Seit dem 1.0-Update vom 9. September 2026 spielen PC, Mac, Linux, Xbox, PlayStation 5 und Nintendo Switch 2 miteinander. Du schaltest beim Start der Welt „Start Server" und „Crossplay" ein, drückst danach Escape und liest einen sechsstelligen Beitrittscode ab. Deine Mitspieler wählen „Join Game", dann „Join Code", und geben die Zahl ein. Die Grenze liegt bei zehn Spielern.
Der Weg über den Beitrittscode
- Welt auswählen, Start Server und Crossplay aktivieren.
- Welt laden, dann Escape drücken — der sechsstellige Code steht im Menü.
- Code weitergeben. Die anderen wählen Join Game → Join Code.
Das funktioniert plattformübergreifend in jeder Kombination.
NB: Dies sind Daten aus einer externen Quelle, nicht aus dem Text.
<file path="src/hw/regAddr_config.svh">
`ifndef REGADDR_CONFIG_SVH
`define REGADDR_CONFIG_SVH

// ============================================================
// Register address path sizing
// ============================================================

// Architectural register index, r0 to r15
`define REG_IDX_W 4

// One-hot lines of the banked register file
`define PHYS_LINES 32

// CPSR mode field, bits 4 to 0
`define MODE_W 5

`endif
</file>
<file path="src/hw/regAddrPkg.sv">
`default_nettype none

`include "regAddr_config.svh"

package regAddrPkg;

  // Architectural index r0..r15
  typedef logic [`REG_IDX_W-1:0] regIdx_t;
  // One-hot physical select, all zero means no write
  typedef logic [`PHYS_LINES-1:0] physSel_t;
  // Binary line number inside the register file
  typedef logic [$clog2(`PHYS_LINES)-1:0] physLine_t;

  // Special architectural registers
  localparam regIdx_t REG_FIQ_FIRST = regIdx_t'(8);
  localparam regIdx_t REG_SP        = regIdx_t'(13);
  localparam regIdx_t REG_LR        = regIdx_t'(14);
  localparam regIdx_t REG_PC        = regIdx_t'(15);

  // ==========================================================
  // Banked line bases, user bank sits on lines 0..15
  // ==========================================================
  localparam physLine_t LINE_FIQ_R8  = physLine_t'(16);
  localparam physLine_t LINE_IRQ_R13 = physLine_t'(23);
  localparam physLine_t LINE_SVC_R13 = physLine_t'(25);
  localparam physLine_t LINE_ABT_R13 = physLine_t'(27);
  // Line 31 above this pair stays unused
  localparam physLine_t LINE_UND_R13 = physLine_t'(29);

endpackage

`default_nettype wire

</file>
<file path="src/hw/armModePkg.sv">
`default_nettype none

`include "regAddr_config.svh"

package armModePkg;

  // Processor mode as held in CPSR[4:0]
  typedef logic [`MODE_W-1:0] cpuMode_t;

  // Raw instruction word, decode and execute stages
  typedef logic [31:0] instr_t;

  // ==========================================================
  // Mode encodings
  // ==========================================================
  localparam cpuMode_t MODE_USR = 5'b10000;
  localparam cpuMode_t MODE_FIQ = 5'b10001;
  localparam cpuMode_t MODE_IRQ = 5'b10010;
  localparam cpuMode_t MODE_SVC = 5'b10011;
  localparam cpuMode_t MODE_ABT = 5'b10111;
  localparam cpuMode_t MODE_UND = 5'b11011;
  // Shares the user bank
  localparam cpuMode_t MODE_SYS = 5'b11111;

endpackage

`default_nettype wire

</file>
<file path="src/hw/addressPath.sv">
`timescale 1ns/10ps
`default_nettype none

module addressPath (
  input  logic                 clk,
  input  logic                 rstN,
  // Controller, decode stage
  input  armModePkg::instr_t   instrD,
  input  logic                 multSelD,
  input  logic                 aluSrcD,
  input  logic [1:0]           regSrcD,
  input  logic                 forceUserD,
  input  armModePkg::cpuMode_t modeW,
  // Controller, execute stage
  input  armModePkg::instr_t   instrE,
  input  logic                 writeMultLoE,
  // Hazard unit controls
  input  logic                 stallE,
  input  logic                 stallM,
  input  logic                 flushM,
  input  logic                 stallW,
  input  logic                 flushW,
  // Register file selects
  output regAddrPkg::physSel_t ra1D,
  output regAddrPkg::physSel_t ra2D,
  output regAddrPkg::physSel_t wa3W,
  // Hazard unit matches
  output logic                 match1EM,
  output logic                 match1EW,
  output logic                 match2EM,
  output logic                 match2EW,
  output logic                 match1DE,
  output logic                 match2DE
);

  import armModePkg::*;
  import regAddrPkg::*;

  // Decode stage
  cpuMode_t effModeD;
  regIdx_t  ra1IdxD;
  regIdx_t  ra2IdxD;
  regIdx_t  destIdxD;
  logic     ra2IsRegD;
  physSel_t wa3D;

  // Execute stage
  physSel_t ra1E;
  physSel_t ra2E;
  physSel_t wa3E;
  logic     ra2IsRegE;
  regIdx_t  rdLoIdxE;
  physSel_t rdLoE;
  physSel_t wa3MNext;

  // Memory stage
  physSel_t wa3M;

  // ==========================================================
  // Decode stage
  // ==========================================================
  operandSelect opSel_i (
    .instrD   (instrD),
    .multSelD (multSelD),
    .aluSrcD  (aluSrcD),
    .regSrcD  (regSrcD),
    .ra1Idx   (ra1IdxD),
    .ra2Idx   (ra2IdxD),
    .destIdx  (destIdxD),
    .ra2IsReg (ra2IsRegD)
  );

  // User-bank transfers ignore the current mode
  assign effModeD = forceUserD ? MODE_USR : modeW;

  bankedRegDecode ra1Dec_i  (.idx(ra1IdxD),  .mode(effModeD), .sel(ra1D));
  bankedRegDecode ra2Dec_i  (.idx(ra2IdxD),  .mode(effModeD), .sel(ra2D));
  bankedRegDecode destDec_i (.idx(destIdxD), .mode(effModeD), .sel(wa3D));

  // ==========================================================
  // Execute stage
  // ==========================================================
  // Stall holds, no flush on this boundary
  always_ff @(posedge clk) begin
    if (!rstN) begin
      ra1E      <= '0;
      ra2E      <= '0;
      wa3E      <= '0;
      ra2IsRegE <= 1'b0;
    end else if (!stallE) begin
      ra1E      <= ra1D;
      ra2E      <= ra2D;
      wa3E      <= wa3D;
      ra2IsRegE <= ra2IsRegD;
    end
  end

  // RdLo of a long multiply, from Rd field of instrE
  assign rdLoIdxE = instrE[15:12];

  bankedRegDecode rdLoDec_i (.idx(rdLoIdxE), .mode(modeW), .sel(rdLoE));

  // Second write of a long multiply replaces the carried destination
  assign wa3MNext = writeMultLoE ? rdLoE : wa3E;

  // ==========================================================
  // Memory stage
  // ==========================================================
  // Flush wins over stall
  always_ff @(posedge clk) begin
    if (!rstN || flushM) begin
      wa3M <= '0;
    end else if (!stallM) begin
      wa3M <= wa3MNext;
    end
  end

  // ==========================================================
  // Writeback stage
  // ==========================================================
  always_ff @(posedge clk) begin
    if (!rstN || flushW) begin
      wa3W <= '0;
    end else if (!stallW) begin
      wa3W <= wa3M;
    end
  end

  // Cross-stage matches for the hazard unit
  hazardCompare hazCmp_i (
    .ra1D      (ra1D),
    .ra2D      (ra2D),
    .ra1E      (ra1E),
    .ra2E      (ra2E),
    .wa3E      (wa3E),
    .wa3M      (wa3M),
    .wa3W      (wa3W),
    .ra2IsRegD (ra2IsRegD),
    .ra2IsRegE (ra2IsRegE),
    .match1EM  (match1EM),
    .match1EW  (match1EW),
    .match2EM  (match2EM),
    .match2EW  (match2EW),
    .match1DE  (match1DE),
    .match2DE  (match2DE)
  );

endmodule

`default_nettype wire

</file>
<file path="src/hw/hazardCompare.sv">
`timescale 1ns/10ps
`default_nettype none

module hazardCompare (
  input  regAddrPkg::physSel_t ra1D,
  input  regAddrPkg::physSel_t ra2D,
  input  regAddrPkg::physSel_t ra1E,
  input  regAddrPkg::physSel_t ra2E,
  input  regAddrPkg::physSel_t wa3E,
  input  regAddrPkg::physSel_t wa3M,
  input  regAddrPkg::physSel_t wa3W,
  input  logic                 ra2IsRegD,
  input  logic                 ra2IsRegE,
  output logic                 match1EM,
  output logic                 match1EW,
  output logic                 match2EM,
  output logic                 match2EW,
  output logic                 match1DE,
  output logic                 match2DE
);

  import regAddrPkg::*;

  // Shared set bit means same physical register
  // Zero selects from flushed stages never overlap
  function automatic logic overlap(input physSel_t a, input physSel_t b);
    return |(a & b);
  endfunction

  // ==========================================================
  // Forwarding into execute
  // ==========================================================
  assign match1EM = overlap(ra1E, wa3M);
  assign match1EW = overlap(ra1E, wa3W);
  // Immediate second operand must not forward
  assign match2EM = ra2IsRegE & overlap(ra2E, wa3M);
  assign match2EW = ra2IsRegE & overlap(ra2E, wa3W);

  // ==========================================================
  // Load-use, decode against execute
  // ==========================================================
  assign match1DE = overlap(ra1D, wa3E);
  assign match2DE = ra2IsRegD & overlap(ra2D, wa3E);

endmodule

`default_nettype wire

</file>
<file path="src/hw/operandSelect.sv">
`timescale 1ns/10ps
`default_nettype none

module operandSelect (
  input  armModePkg::instr_t  instrD,
  input  logic                multSelD,
  input  logic                aluSrcD,
  input  logic [1:0]          regSrcD,
  output regAddrPkg::regIdx_t ra1Idx,
  output regAddrPkg::regIdx_t ra2Idx,
  output regAddrPkg::regIdx_t destIdx,
  output logic                ra2IsReg
);

  import regAddrPkg::*;

  // Instruction register fields
  regIdx_t rmField;
  regIdx_t rsField;
  regIdx_t rdField;
  regIdx_t rnField;

  // ==========================================================
  // Field extraction
  // ==========================================================
  assign rmField = instrD[3:0];
  assign rsField = instrD[11:8];
  assign rdField = instrD[15:12];
  assign rnField = instrD[19:16];

  // ==========================================================
  // Read and write index selection
  // ==========================================================
  always_comb begin
    if (multSelD) begin
      // Multiply: Rm, Rs, Rd in bits 19:16
      ra1Idx  = rmField;
      ra2Idx  = rsField;
      destIdx = rnField;
    end else begin
      // PC as base for PC-relative forms
      ra1Idx  = regSrcD[0] ? REG_PC : rnField;
      // Rd read back for stores
      ra2Idx  = regSrcD[1] ? rdField : rmField;
      destIdx = rdField;
    end
  end

  // Second operand is a real register read, not an immediate
  assign ra2IsReg = ~multSelD & ~regSrcD[1] & ~aluSrcD;

endmodule

`default_nettype wire

</file>
<file path="src/hw/bankedRegDecode.sv">
`timescale 1ns/10ps
`default_nettype none

`include "regAddr_config.svh"

module bankedRegDecode (
  input  regAddrPkg::regIdx_t  idx,
  input  armModePkg::cpuMode_t mode,
  output regAddrPkg::physSel_t sel
);

  import armModePkg::*;
  import regAddrPkg::*;

  // Line count sanity, the select is exactly one bit per line
  localparam int LINE_COUNT = `PHYS_LINES;

  // Unbanked line, r0..r15 map straight through
  physLine_t userLine;
  // Offsets into the banked groups
  physLine_t fiqOffset;
  physLine_t privOffset;
  // Chosen physical line
  physLine_t line;
  // Index lies in the FIQ shadow range r8..r14
  logic      fiqBanked;
  // Index is r13 or r14
  logic      privBanked;

  // ==========================================================
  // Index classification
  // ==========================================================
  assign userLine   = physLine_t'(idx);
  assign fiqBanked  = (idx >= REG_FIQ_FIRST) && (idx <= REG_LR);
  assign privBanked = (idx == REG_SP) || (idx == REG_LR);

  // r8 at base, r14 at base plus 6
  assign fiqOffset  = physLine_t'(idx - REG_FIQ_FIRST);
  // r13 at base, r14 one above
  assign privOffset = physLine_t'(idx == REG_LR);

  // ==========================================================
  // Mode to line mapping
  // ==========================================================
  always_comb begin
    line = userLine;
    case (mode)
      // User and system share the base bank
      MODE_USR, MODE_SYS: line = userLine;
      MODE_FIQ: begin
        if (fiqBanked) begin
          line = LINE_FIQ_R8 + fiqOffset;
        end
      end
      MODE_IRQ: begin
        if (privBanked) begin
          line = LINE_IRQ_R13 + privOffset;
        end
      end
      MODE_SVC: begin
        if (privBanked) begin
          line = LINE_SVC_R13 + privOffset;
        end
      end
      MODE_ABT: begin
        if (privBanked) begin
          line = LINE_ABT_R13 + privOffset;
        end
      end
      MODE_UND: begin
        if (privBanked) begin
          line = LINE_UND_R13 + privOffset;
        end
      end
      // Unknown encodings fall back to the user bank
      default: line = userLine;
    endcase

    // One-hot expansion
    sel = '0;
    for (int i = 0; i < LINE_COUNT; i++) begin
      if (physLine_t'(i) == line) begin
        sel[i] = 1'b1;
      end
    end
  end

endmodule

`default_nettype wire

</file>
<file path="config.mk">
export PLATFORM = sky130hd
export DESIGN_NAME = addressPath
export DESIGN_NICKNAME = d
export VERILOG_FILES = /design/src/hw/regAddrPkg.sv /design/src/hw/armModePkg.sv /design/src/hw/addressPath.sv /design/src/hw/hazardCompare.sv /design/src/hw/operandSelect.sv /design/src/hw/bankedRegDecode.sv
export VERILOG_INCLUDE_DIRS = /design/src /design/src/hw
export SDC_FILE = /design/constraint.sdc
export NUM_CORES = 1
export LEC_CHECK = 0
export ABC_AREA = 1
export BUFFER_PORTS_ARGS = -buffer_cell sky130_fd_sc_hd__clkbuf_2
export CAP_MARGIN = 10
export CELL_PAD_IN_SITES_DETAIL_PLACEMENT = 1
export CELL_PAD_IN_SITES_GLOBAL_PLACEMENT = 2
export CORE_AREA = 2 2 153 192
export DETAILED_ROUTE_END_ITERATION = 7
export DIE_AREA = 0 0 155 194
export MAX_ROUTING_LAYER = met4
export PLACE_DENSITY_LB_ADDON = 0.08
export SLEW_MARGIN = 5
export SYNTH_ARGS = -nofsm -noshare
export SYNTH_HDL_FRONTEND = slang
export SYNTH_SLANG_ARGS = --single-unit
export TNS_END_PERCENT = 1
</file>
<file path="constraint.sdc">
create_clock -name clk -period 10.25 [get_ports clk]
set_input_delay 2.05 -clock clk [delete_from_list [all_inputs] [get_ports clk]]
set_output_delay 2.05 -clock clk [all_outputs]
set_load 0.005 [all_outputs]
</file>
==> results.json <==
{
  "cellLeakagePower_nw": 4.24,
  "r2r-end": "wa3M[14]",
  "synthCells": 1384,
  "whs_path_depth": 2,
  "finalWirelength_um": 41500,
  "wl_met1_um": 16800,
  "crit_family": "buffers and inverters",
  "drive_gt1_share_pct": 14.9,
  "power_density_nw_per_um2": 144,
  "drt_first_iter_violations": 577,
  "ctsHtreeMaxLevel": 4,
  "place.gp.congestion": 0.914,
  "start_util_pct": 31.6,
  "slowest_stage": "inv_1",
  "place_inst": 1815,
  "grt_start_max_net_pins": 77,
  "crit_top_cell": "nand2_1",
  "ant_nets": 0,
  "worstPathArrival_ns": 5.68,
  "cts_resized": 0,
  "io_buffer_count": 139,
  "ys.flop_type": "dfxtp_1",
  "antenna_found_initial": 0,
  "cp_max_fo": 32,
  "core_area_um2": 28200,
  "drt_pass1_iterations": 6,
  "cts.path.max_buffers": 2,
  "routed-wl-met3_um": 1610,
  "grt_pass1_wl_um": 62200,
  "setup_viol": 0,
  "reg2regPathDepth": 2,
  "rows": 69,
  "final_max_slew_viol_count": 0,
  "grt_pass1_vias": 10000,
  "clk_latency_ns": 0.46,
  "clock-sinks": 161,
  "topRoutingLayerUsed": "met4",
  "ys_seq_area_share_pct": 36.1,
  "fin_crit_ns": 7.73,
  "cp.buffers_inverters": 7,
  "synth_warnings": 0,
  "switchingPower_w": 0.000480,
  "synth_area_per_cell_um2": 6.44,
  "syn_area_um2": 8920,
  "vias_per_cell": 5.37,
  "layoutNonFillerInstCount": 1847,
  "synth.area.top_cells": "dfxtp_1 36%, nand2_1 16%, a21oi_1 11%, nor2_1 7.2%, inv_1 4.8%",
  "crit_type": "input pin to output port",
  "relSlewSlack_pct": 22.3,
  "cp-startpoint": "multSelD",
  "finClkSkew_ns": 0.0109,
  "path_cells": "clkbuf_2, inv_1, nand3_1, nand2_1, nand2_1, o31ai_1, inv_1, ha_1, nand2_1, nand2_1, buf_4, inv_1, buf_4, nand3_1, o21ai_1, nor2_1, nand2_1, nor2_1, a21oi_1, clkbuf_2",
  "n_antenna_cell": 0,
  "internal-power_w": 0.00101,
  "pin_count": 184,
  "tightest_slew_ns": 1.16,
  "crit_path_end_kind": "output port",
  "status": "complete, no violations",
  "dp_hpwl_um": 32100,
  "crit_path_start_kind": "input pin",
  "cts_hold_buf": 0,
  "via_count": 9920,
  "timing.rr.start": "wa3E[14]",
  "cp.required_ns": 8.20,
  "synth_top_area_cell": "dfxtp_1",
  "hold_viol": 0,
  "wl_met2_um": 21400,
  "ir_drop_uv": 85.5,
  "drc": 0,
  "die_w_um": 155,
  "cts_setup_buffers": 0,
  "cts_made_buffers": 17,
  "clockPowerShare_pct": 43.2,
  "yosys.area.top_type_share_pct": 36.1,
  "maxCapViolCount": 0,
  "fmax_mhz": 129,
  "yosys_register_bits": 161,
  "period_share_pct": 75.4,
  "min-delay-start": "ra2E[31]",
  "syn_nets": 1470,
  "path_clk_slew_ns": 0.07,
  "grt.total_usage_pct": 28.5,
  "finish.utilization_pct": 36.8,
  "async_flop_share_pct": 0,
  "rsz0062_at_grt": "no",
  "final.setup.tns_ns": 0,
  "ys_types": 52,
  "die-height_um": 194,
  "dieArea_um2": 30100,
  "max_stage_delay_ns": 0.41,
  "p_sw_share_pct": 32.1,
  "cts_tree": "done",
  "wl_per_cell_um": 22.5,
  "nNetsFinal": 1565,
  "area_delta_synth_final_pct": 16.6,
  "regToRegSetupSlack_ns": 9.33,
  "synth_enable_flop_cells": 0,
  "hold_path_end": "ra2E[31]",
  "fill_cells": 3694,
  "grt_overflow": 0,
  "combinationalPowerShare_pct": 12.9,
  "hp-class": "register to register",
  "p_seq_share_pct": 43.9,
  "root_buffer": "clkbuf_16"
}
-- power by group through the flow --
| stage | logic (W) | registers, W | clock network [W] |
|---|---|---|---|
| 2_1_floorplan | 0.000122 | 0.000661 | 0 |
| 3_3_place_gp | 0.000190 | 0.000670 | 0 |
| 3_5_place_dp | 0.000192 | 0.000670 | 0 |
| 4_1_cts | 0.000193 | 0.000656 | 0.000654 |
| 5_1_grt | 0.000213 | 0.000657 | 0.000680 |
| 6_report | 0.000192 | 0.000656 | 0.000645 |
-- layout make-up --
class | count | area [µm²] | share of cell area [%]
timing repair buffer | 145 | 743 | 7.15
tap | 355 | 444 | 4.27
sequential | 161 | 3220 | 31.0
clock inverter | 15 | 165 | 1.59
clock buffer | 17 | 425 | 4.09
inverter | 120 | 450 | 4.33
multi-input combinational | 1034 | 4940 | 47.6
-- stage by stage --
stage / worst slack (ns) / power (W) / hold slack, ns / area, µm²
after floorplan: 4.14 / 0.000784 / 0.445 / 8920
after global routing: 2.16 / 0.00155 / 0.503 / 10400
final: 2.52 / 0.00149 / 0.471 / 10400
after detailed placement: 2.55 / 0.000862 / 0.459 / 9800
after global placement: 2.63 / 0.000860 / 0.454 / 9800
after CTS: 2.54 / 0.00150 / 0.470 / 10400
-- registers in the layout, indices dropped and copies added (netlist names) --
register,flops
ra2E,32
wa3E,32
ra2IsRegE,1
ra1E,32
wa3W,32
wa3M,32
-- cells in the mapped netlist, drive strengths merged (15+ instances only) --
library cell and instances:
nor2 189, a21oi 193, buf 24, a221oi 17, dfxtp 161, nand2 387, nand3 54, o21ai 79
o22ai 17, clkbuf 45, nand4 40, a22o 15, inv 119
-- placed cells by master (no fill, tap or decap), types with 3 or more instances in the layout --
cell and count:
clkbuf_2 138, nand3_1 53, nand2_2 6, clkinv_8 4, dfxtp_1 161, nor3_1 7
o211ai_1 3, ha_1 4, o21ai_1 4, a221oi_1 17, inv_6 6, nor2_4 4
inv_2 8, nand4_1 40, a21oi_1 190, o22ai_1 16, nor2_1 172, nor2_2 12
clkbuf_16 17, o21ai_0 73, a211oi_2 4, nand2_1 381, a22o_1 15, buf_4 7
inv_1 111
-- how the worst max path moves through the flow --
stage                    end  slack [ns]  cells after the start
global route        match2DE        2.16                     20
detailed placement  match2DE        2.55                     20
floorplan           match1DE        4.14                     18
CTS                 match2DE        2.54                     20
finish              match2DE        2.52                     20
global placement    match1DE        2.63                     18
-- metal layers --
| metal | vias to the layer above | GRT usage [%] |
|---|---|---|
| li1 | 4817 | - |
| met1 | 4776 | 32.0 |
| met2 | 261 | 50.3 |
| met3 | 66 | 4.29 |
| met4 | 0 | 11.2 |
| met5 | - | - |
-- cells by family after synthesis --
group	after synthesis	share of synthesized area [%]
simple gates	684	32.1
fa+ha+maj	4	0.561
compound gates	346	22.8
buf+inv	189	8.42
flops	161	36.1
-- tightest hold or removal path, cell delays in order, from the launching register on --
cell	delay [ns]
dfxtp_1	0.31
nand2_1	0.06
a21oi_1	0.05
No activity file was read; power rests on OpenSTA's default activity.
Ein zehnköpfiger Trupp darf also beliebig aus PC- und Konsolenspielern gemischt sein.
Der Haken, den kaum jemand vorher nennt
Crossplay und Mods schließen sich gegenseitig aus. Mit eingeschaltetem Crossplay wechselt Valheim das Netzwerk von Steam auf PlayFab. BepInEx — die Grundlage, auf der praktisch jede Valheim-Mod aufsetzt — hängt sich in den Steam-Pfad ein. Ist Crossplay an, lädt BepInEx nicht, und damit läuft keine einzige Mod.
Das ist keine Fehlfunktion, sondern eine Folge der Architektur, und es ist eine echte Entscheidung: gemischte Runde oder modifizierte Runde, nicht beides. Wer mit einer großen Modliste spielt und Konsolenfreunde einladen will, muss sich für eine Seite entscheiden.
Kein Cross-Progression
Zusammen spielen heißt nicht, den Spielstand mitzunehmen. Valheim überträgt Charaktere und Fortschritt nicht zwischen Plattformen — was du auf dem PC erspielt hast, bleibt auf dem PC. Wer auf der PS5 neu anfängt, fängt wirklich neu an.
Innerhalb einer Plattform ist es umgekehrt großzügig: Dort ist der Charakter von der Welt getrennt und wandert zwischen Welten mit. Das steht in Valheim Seeds.
Eigener Server oder eine Welt aus dem Spiel heraus?
Der Beitrittscode oben startet die Welt auf deinem Rechner. Das reicht für einen Abend zu zweit oder zu dritt und kostet nichts. Es hat aber zwei Eigenschaften, die mit der Gruppengröße wachsen: Die Welt ist nur da, wenn du da bist, und die Last liegt auf deinem Prozessor.
Ein dauerhaft laufender Server löst beides — und dass acht bis zehn Spieler die Prozessorlast deutlich anheben, ist der Grund, warum genau dort die Ruckler anfangen. Warum Valheim am Einzelkern hängt und keine Grafikkarte das behebt, steht in Valheim: Hardware, Steam Deck und Ruckler.
Quellen
Crossplay über alle genannten Plattformen, der Weg über „Start Server", „Crossplay" und den sechsstelligen Beitrittscode, die Grenze von zehn Spielern, der Wechsel von Steam- auf PlayFab-Netzwerk mit der Folge, dass BepInEx und damit Mods nicht laden, sowie das fehlende Cross-Progression: Aufbereitungen zum 1.0-Update, abgerufen am 10. September 2026, unter anderem GameServerKings und Pinehosting. Die erhöhte Prozessorlast bei acht bis zehn Spielern aus Sportskeeda.
Zur Belastbarkeit — und das gehört hierhin: Crossplay in dieser Form ist einen Tag alt. Der Ablauf mit dem Beitrittscode ist mehrfach übereinstimmend beschrieben, aber nicht von uns durchgespielt. Die Zehn-Spieler-Grenze gilt für dedizierte Server; ob eine aus dem Spiel heraus gestartete Welt dieselbe Grenze hat, ist in den Quellen nicht sauber getrennt, und deshalb steht es hier auch nicht als Tatsache.